» Exercise requirements: Lines of the listing below that contain the string "inverters" are to be returned.

Task input START

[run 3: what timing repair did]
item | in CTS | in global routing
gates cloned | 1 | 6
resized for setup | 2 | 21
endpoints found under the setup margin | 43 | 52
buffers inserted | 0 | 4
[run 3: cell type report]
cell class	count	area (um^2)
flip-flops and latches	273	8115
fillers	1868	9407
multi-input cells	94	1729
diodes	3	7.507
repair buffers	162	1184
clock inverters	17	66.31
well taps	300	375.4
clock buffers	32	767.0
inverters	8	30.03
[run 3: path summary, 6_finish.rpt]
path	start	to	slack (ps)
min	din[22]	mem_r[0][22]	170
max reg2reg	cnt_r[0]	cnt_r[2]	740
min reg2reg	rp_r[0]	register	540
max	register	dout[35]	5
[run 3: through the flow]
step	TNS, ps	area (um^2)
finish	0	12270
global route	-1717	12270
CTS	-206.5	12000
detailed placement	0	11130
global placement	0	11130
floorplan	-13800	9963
==> config.mk <==
export PLATFORM = sky130hd
export DESIGN_NAME = fcce_ctrl_flat
export DESIGN_NICKNAME = d
export VERILOG_FILES = /design/src/rtl/fcce_pkg.sv /design/src/rtl/fcce_if.sv /design/src/rtl/fcce_ctrl.sv /design/src/flat_wrapper.sv
export SDC_FILE = /design/constraint.sdc
export NUM_CORES = 1
export LEC_CHECK = 0
export CAP_MARGIN = 20
export CORE_ASPECT_RATIO = 0.75
export CORE_MARGIN = 3
export CORE_UTILIZATION = 23
export DETAILED_ROUTE_END_ITERATION = 16
export DONT_BUFFER_PORTS = 1
export GPL_TIMING_DRIVEN = 0
export PLACE_DENSITY = 0.32
export SYNTH_ARGS = -nofsm -noshare
export SYNTH_HDL_FRONTEND = slang
export SYNTH_SLANG_ARGS = --single-unit
==> constraint.sdc <==
create_clock -name clk -period 8.18 [get_ports clk]
set_input_delay 1.636 -clock clk [delete_from_list [all_inputs] [get_ports clk]]
set_output_delay 1.636 -clock clk [all_outputs]
set_load 0.02 [all_outputs]
==> src/rtl/fcce_pkg.sv <==
`timescale 1ns / 1ps
`default_nettype none
package fcce_pkg;
  localparam int unsigned TableEntriesDefault = 3072;
  localparam int LinkW = 12;
  localparam int LenW = 13;
  localparam logic [LinkW-1:0] AllocStartReset = 12'd3;
  localparam logic [LinkW-1:0] EndLow = 12'hFF8;
  localparam logic [LinkW-1:0] EndHigh = 12'hFFF;

  localparam logic [2:0] CMD_READ = 3'd0;
  localparam logic [2:0] CMD_WRITE = 3'd1;
  localparam logic [2:0] CMD_FREE = 3'd2;
  localparam logic [2:0] CMD_ALLOC = 3'd3;
  localparam logic [2:0] CMD_LEN = 3'd4;

  localparam logic [1:0] ST_OK = 2'd0;
  localparam logic [1:0] ST_RANGE = 2'd1;
  localparam logic [1:0] ST_NOSPACE = 2'd2;
  localparam logic [1:0] ST_ZERO = 2'd3;

  // Memory port command from the controller to the table memory.
  typedef struct packed {
    logic             rd;
    logic             wr;
    logic [LinkW-1:0] addr;
    logic [LinkW-1:0] wdata;
  } mem_cmd_t;

  // Table status: clear pass flag and registered read data.
  typedef struct packed {
    logic             clearing;
    logic [LinkW-1:0] rdata;
  } mem_stat_t;

  typedef struct packed {
    logic [2:0]       cmd;
    logic [LinkW-1:0] cluster;
    logic [LinkW-1:0] entry_value;
    logic [LinkW-1:0] count;
  } in_item_t;

  typedef struct packed {
    logic [LinkW-1:0] value;
    logic [LenW-1:0]  chain_length;
    logic [1:0]       status;
  } out_item_t;

  function automatic logic is_end(input logic [LinkW-1:0] link);
    return link >= EndLow;
  endfunction
endpackage
`default_nettype wire

==> src/rtl/fcce_if.sv <==
`timescale 1ns / 1ps
`default_nettype none
interface fcce_in_if import fcce_pkg::*; ();
  logic     valid;
  logic     ready;
  in_item_t data;
  modport source(output valid, output data, input ready);
  modport sink(input valid, input data, output ready);
endinterface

Task input END

» Task output:
clock inverters	17	66.31
inverters	8	30.03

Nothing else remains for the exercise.